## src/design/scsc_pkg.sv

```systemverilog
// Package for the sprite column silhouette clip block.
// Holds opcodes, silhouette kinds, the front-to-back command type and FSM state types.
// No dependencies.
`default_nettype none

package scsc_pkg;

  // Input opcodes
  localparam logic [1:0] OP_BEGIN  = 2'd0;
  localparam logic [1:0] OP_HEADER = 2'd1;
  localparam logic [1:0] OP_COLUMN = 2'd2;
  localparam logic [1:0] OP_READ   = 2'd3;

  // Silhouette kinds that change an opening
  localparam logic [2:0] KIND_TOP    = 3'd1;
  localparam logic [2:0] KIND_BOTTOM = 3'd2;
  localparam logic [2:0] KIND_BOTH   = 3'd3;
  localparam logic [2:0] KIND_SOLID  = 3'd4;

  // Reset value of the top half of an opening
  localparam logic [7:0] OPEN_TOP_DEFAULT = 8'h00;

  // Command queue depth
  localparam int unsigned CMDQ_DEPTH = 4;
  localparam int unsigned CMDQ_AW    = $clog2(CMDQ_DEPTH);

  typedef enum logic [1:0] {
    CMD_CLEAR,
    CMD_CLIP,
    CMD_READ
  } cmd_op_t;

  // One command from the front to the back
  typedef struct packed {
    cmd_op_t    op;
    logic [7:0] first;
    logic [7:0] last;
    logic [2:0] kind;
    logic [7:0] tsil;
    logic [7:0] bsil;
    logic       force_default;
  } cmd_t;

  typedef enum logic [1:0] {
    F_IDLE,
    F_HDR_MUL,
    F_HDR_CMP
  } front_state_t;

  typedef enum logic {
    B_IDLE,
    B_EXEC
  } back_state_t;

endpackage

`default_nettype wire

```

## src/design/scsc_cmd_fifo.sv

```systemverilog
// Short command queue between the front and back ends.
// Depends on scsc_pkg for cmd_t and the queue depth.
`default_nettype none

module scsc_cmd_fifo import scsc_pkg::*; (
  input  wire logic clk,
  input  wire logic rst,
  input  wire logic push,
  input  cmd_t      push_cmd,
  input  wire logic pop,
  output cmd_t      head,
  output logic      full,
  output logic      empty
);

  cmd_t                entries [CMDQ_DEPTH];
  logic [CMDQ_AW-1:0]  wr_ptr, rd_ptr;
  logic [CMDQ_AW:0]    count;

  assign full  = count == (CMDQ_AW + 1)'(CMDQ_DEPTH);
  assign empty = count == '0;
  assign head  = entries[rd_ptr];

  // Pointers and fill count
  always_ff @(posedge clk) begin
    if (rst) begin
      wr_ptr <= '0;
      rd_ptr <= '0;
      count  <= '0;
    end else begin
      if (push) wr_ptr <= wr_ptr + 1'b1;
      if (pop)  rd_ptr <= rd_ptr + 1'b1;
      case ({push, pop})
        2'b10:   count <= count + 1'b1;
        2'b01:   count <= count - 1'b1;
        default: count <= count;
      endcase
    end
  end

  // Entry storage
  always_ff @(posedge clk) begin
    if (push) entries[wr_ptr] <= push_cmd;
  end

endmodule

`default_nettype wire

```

---

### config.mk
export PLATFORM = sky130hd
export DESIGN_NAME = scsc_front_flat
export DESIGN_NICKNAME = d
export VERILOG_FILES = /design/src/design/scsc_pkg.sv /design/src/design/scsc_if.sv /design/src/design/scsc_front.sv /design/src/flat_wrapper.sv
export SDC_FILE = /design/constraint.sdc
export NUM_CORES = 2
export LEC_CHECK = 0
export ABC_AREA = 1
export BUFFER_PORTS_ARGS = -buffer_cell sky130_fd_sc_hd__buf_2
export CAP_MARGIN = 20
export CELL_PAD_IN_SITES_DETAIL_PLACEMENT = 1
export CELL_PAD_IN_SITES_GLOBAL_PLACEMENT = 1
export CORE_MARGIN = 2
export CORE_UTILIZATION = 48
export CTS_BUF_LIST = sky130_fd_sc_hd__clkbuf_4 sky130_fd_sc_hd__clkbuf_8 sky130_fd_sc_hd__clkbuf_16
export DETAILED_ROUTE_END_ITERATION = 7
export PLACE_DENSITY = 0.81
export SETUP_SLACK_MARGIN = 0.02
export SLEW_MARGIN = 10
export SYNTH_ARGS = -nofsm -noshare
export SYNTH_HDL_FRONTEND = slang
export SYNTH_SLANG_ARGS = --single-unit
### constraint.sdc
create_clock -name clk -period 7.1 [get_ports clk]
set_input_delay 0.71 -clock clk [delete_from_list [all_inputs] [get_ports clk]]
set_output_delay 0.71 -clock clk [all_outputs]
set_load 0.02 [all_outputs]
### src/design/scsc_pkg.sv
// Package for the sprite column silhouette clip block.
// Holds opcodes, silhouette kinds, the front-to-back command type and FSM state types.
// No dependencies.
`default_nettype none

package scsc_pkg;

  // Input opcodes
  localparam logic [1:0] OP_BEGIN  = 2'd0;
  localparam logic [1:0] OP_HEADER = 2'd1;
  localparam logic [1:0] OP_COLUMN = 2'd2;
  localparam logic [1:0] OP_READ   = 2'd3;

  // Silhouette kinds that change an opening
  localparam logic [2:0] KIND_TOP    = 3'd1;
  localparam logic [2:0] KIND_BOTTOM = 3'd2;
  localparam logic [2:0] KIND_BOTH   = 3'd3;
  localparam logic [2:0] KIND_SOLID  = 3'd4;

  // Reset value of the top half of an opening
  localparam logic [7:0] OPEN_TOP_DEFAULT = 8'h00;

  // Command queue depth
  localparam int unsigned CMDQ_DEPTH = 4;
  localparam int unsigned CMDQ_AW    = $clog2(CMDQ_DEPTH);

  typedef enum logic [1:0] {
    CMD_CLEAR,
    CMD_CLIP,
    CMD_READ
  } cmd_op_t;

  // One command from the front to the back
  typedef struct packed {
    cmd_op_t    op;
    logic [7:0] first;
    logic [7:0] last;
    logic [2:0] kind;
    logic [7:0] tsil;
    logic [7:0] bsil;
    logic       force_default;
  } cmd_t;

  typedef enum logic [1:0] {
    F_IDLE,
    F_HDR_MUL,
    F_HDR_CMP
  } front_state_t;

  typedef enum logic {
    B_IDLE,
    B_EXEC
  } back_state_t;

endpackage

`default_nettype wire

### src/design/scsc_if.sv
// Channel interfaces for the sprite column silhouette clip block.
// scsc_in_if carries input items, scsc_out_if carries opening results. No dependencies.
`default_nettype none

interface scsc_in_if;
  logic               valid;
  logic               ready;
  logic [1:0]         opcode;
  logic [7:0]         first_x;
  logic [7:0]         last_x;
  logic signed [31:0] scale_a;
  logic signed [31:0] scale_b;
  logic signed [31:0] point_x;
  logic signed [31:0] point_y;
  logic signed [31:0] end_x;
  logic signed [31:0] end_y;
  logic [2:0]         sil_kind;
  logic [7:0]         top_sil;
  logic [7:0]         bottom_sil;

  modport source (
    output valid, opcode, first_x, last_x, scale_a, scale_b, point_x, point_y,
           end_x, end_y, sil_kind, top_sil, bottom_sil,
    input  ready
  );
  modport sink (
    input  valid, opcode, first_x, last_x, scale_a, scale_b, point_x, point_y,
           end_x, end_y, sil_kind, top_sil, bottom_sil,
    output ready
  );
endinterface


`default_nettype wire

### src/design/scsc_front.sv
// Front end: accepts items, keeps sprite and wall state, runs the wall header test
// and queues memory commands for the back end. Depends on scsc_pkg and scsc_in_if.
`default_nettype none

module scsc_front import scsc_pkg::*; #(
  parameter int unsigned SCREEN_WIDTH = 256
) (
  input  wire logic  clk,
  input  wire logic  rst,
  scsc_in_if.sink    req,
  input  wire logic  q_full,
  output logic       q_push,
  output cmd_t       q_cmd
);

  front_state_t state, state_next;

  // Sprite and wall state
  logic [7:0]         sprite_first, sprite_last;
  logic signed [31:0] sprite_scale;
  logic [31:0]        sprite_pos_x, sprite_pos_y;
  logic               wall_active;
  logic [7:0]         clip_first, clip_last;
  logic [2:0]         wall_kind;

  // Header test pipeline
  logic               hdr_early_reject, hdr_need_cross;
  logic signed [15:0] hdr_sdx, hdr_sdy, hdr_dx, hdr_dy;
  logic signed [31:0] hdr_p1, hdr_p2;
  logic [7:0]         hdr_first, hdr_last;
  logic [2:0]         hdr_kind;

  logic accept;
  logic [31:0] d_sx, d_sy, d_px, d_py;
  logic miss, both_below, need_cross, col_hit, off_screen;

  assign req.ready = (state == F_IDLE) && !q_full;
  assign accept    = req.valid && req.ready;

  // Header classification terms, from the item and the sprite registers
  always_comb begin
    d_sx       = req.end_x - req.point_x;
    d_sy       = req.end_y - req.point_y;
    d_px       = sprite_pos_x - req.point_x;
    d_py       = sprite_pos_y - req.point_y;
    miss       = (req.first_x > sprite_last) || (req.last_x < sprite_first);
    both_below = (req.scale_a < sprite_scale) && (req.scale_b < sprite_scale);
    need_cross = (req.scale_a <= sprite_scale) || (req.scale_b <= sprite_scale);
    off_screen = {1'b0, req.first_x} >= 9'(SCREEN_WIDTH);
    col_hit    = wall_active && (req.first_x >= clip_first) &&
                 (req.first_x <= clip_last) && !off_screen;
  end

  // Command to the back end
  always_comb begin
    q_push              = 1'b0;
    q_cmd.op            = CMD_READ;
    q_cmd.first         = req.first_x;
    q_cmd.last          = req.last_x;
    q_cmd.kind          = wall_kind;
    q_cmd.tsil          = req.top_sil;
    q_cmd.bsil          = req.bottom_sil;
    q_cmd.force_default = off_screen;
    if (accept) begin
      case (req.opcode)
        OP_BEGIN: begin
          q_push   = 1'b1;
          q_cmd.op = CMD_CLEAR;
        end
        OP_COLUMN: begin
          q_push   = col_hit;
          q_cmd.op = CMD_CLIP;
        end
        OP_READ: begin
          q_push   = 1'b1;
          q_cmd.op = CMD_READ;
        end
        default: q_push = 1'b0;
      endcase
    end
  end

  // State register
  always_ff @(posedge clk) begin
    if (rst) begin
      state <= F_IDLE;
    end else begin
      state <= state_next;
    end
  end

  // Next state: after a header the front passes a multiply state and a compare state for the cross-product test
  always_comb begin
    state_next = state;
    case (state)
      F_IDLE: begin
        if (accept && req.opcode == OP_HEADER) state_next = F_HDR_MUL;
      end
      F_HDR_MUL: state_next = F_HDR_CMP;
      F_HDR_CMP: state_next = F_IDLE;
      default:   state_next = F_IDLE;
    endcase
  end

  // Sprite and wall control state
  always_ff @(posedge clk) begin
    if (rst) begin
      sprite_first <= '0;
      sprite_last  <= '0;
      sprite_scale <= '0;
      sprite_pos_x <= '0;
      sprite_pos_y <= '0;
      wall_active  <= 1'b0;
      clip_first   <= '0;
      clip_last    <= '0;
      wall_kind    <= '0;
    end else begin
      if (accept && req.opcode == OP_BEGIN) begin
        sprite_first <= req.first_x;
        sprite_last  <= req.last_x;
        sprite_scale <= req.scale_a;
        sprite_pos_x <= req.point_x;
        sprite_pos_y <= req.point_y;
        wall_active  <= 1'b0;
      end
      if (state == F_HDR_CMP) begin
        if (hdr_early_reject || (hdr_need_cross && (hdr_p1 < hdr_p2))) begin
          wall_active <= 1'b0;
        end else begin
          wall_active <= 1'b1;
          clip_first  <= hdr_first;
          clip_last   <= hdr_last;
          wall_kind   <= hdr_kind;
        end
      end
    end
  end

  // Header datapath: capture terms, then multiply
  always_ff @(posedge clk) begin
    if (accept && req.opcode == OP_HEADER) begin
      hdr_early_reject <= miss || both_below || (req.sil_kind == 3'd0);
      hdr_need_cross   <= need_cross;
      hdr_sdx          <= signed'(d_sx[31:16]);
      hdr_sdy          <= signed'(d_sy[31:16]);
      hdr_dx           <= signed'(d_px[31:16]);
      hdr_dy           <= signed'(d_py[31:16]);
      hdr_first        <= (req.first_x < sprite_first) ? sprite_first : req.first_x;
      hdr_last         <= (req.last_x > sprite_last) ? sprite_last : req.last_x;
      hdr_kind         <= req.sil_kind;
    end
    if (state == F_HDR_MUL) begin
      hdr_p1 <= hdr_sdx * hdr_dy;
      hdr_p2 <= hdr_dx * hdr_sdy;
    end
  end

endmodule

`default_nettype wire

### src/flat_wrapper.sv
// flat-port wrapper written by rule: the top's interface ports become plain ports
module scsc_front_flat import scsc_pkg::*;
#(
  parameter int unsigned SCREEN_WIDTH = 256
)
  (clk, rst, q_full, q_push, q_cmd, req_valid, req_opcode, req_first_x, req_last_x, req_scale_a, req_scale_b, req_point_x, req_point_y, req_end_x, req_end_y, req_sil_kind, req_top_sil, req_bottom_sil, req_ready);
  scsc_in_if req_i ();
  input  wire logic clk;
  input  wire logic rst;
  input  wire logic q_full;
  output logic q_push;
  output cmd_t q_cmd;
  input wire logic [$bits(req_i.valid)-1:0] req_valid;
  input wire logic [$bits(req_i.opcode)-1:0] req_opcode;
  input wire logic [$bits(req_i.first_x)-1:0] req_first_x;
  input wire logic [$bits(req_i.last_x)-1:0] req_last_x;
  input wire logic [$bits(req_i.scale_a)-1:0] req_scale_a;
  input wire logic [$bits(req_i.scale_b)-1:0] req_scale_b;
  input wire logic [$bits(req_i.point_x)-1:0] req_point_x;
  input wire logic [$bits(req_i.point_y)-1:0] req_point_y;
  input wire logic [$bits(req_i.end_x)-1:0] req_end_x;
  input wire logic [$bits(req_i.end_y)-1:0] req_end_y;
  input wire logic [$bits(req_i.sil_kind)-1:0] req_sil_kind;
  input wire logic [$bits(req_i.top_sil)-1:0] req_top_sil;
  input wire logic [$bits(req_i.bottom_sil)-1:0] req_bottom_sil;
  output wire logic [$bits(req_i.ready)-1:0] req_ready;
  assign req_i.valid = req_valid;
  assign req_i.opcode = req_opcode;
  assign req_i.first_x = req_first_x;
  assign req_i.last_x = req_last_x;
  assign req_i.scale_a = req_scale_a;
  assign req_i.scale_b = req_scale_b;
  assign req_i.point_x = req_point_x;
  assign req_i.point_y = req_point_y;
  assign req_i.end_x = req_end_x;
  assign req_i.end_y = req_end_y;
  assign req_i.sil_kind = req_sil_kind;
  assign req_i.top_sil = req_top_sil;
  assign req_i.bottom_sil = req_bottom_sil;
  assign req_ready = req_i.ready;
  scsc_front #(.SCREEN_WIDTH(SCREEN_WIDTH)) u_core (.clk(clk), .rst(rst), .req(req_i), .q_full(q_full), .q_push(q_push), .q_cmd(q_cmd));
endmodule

**Activity**: Only one part of the material above is to be transcribed, namely the lines starting with the line that has "if (accept && req.opcode == OP_BEGIN)" and going on through the line that has "sprite_first : req.first_x;", exactly as they stand.

**Expected output**:
      if (accept && req.opcode == OP_BEGIN) begin
        sprite_first <= req.first_x;
        sprite_last  <= req.last_x;
        sprite_scale <= req.scale_a;
        sprite_pos_x <= req.point_x;
        sprite_pos_y <= req.point_y;
        wall_active  <= 1'b0;
      end
      if (state == F_HDR_CMP) begin
        if (hdr_early_reject || (hdr_need_cross && (hdr_p1 < hdr_p2))) begin
          wall_active <= 1'b0;
        end else begin
          wall_active <= 1'b1;
          clip_first  <= hdr_first;
          clip_last   <= hdr_last;
          wall_kind   <= hdr_kind;
        end
      end
    end
  end

  // Header datapath: capture terms, then multiply
  always_ff @(posedge clk) begin
    if (accept && req.opcode == OP_HEADER) begin
      hdr_early_reject <= miss || both_below || (req.sil_kind == 3'd0);
      hdr_need_cross   <= need_cross;
      hdr_sdx          <= signed'(d_sx[31:16]);
      hdr_sdy          <= signed'(d_sy[31:16]);
      hdr_dx           <= signed'(d_px[31:16]);
      hdr_dy           <= signed'(d_py[31:16]);
      hdr_first        <= (req.first_x < sprite_first) ? sprite_first : req.first_x;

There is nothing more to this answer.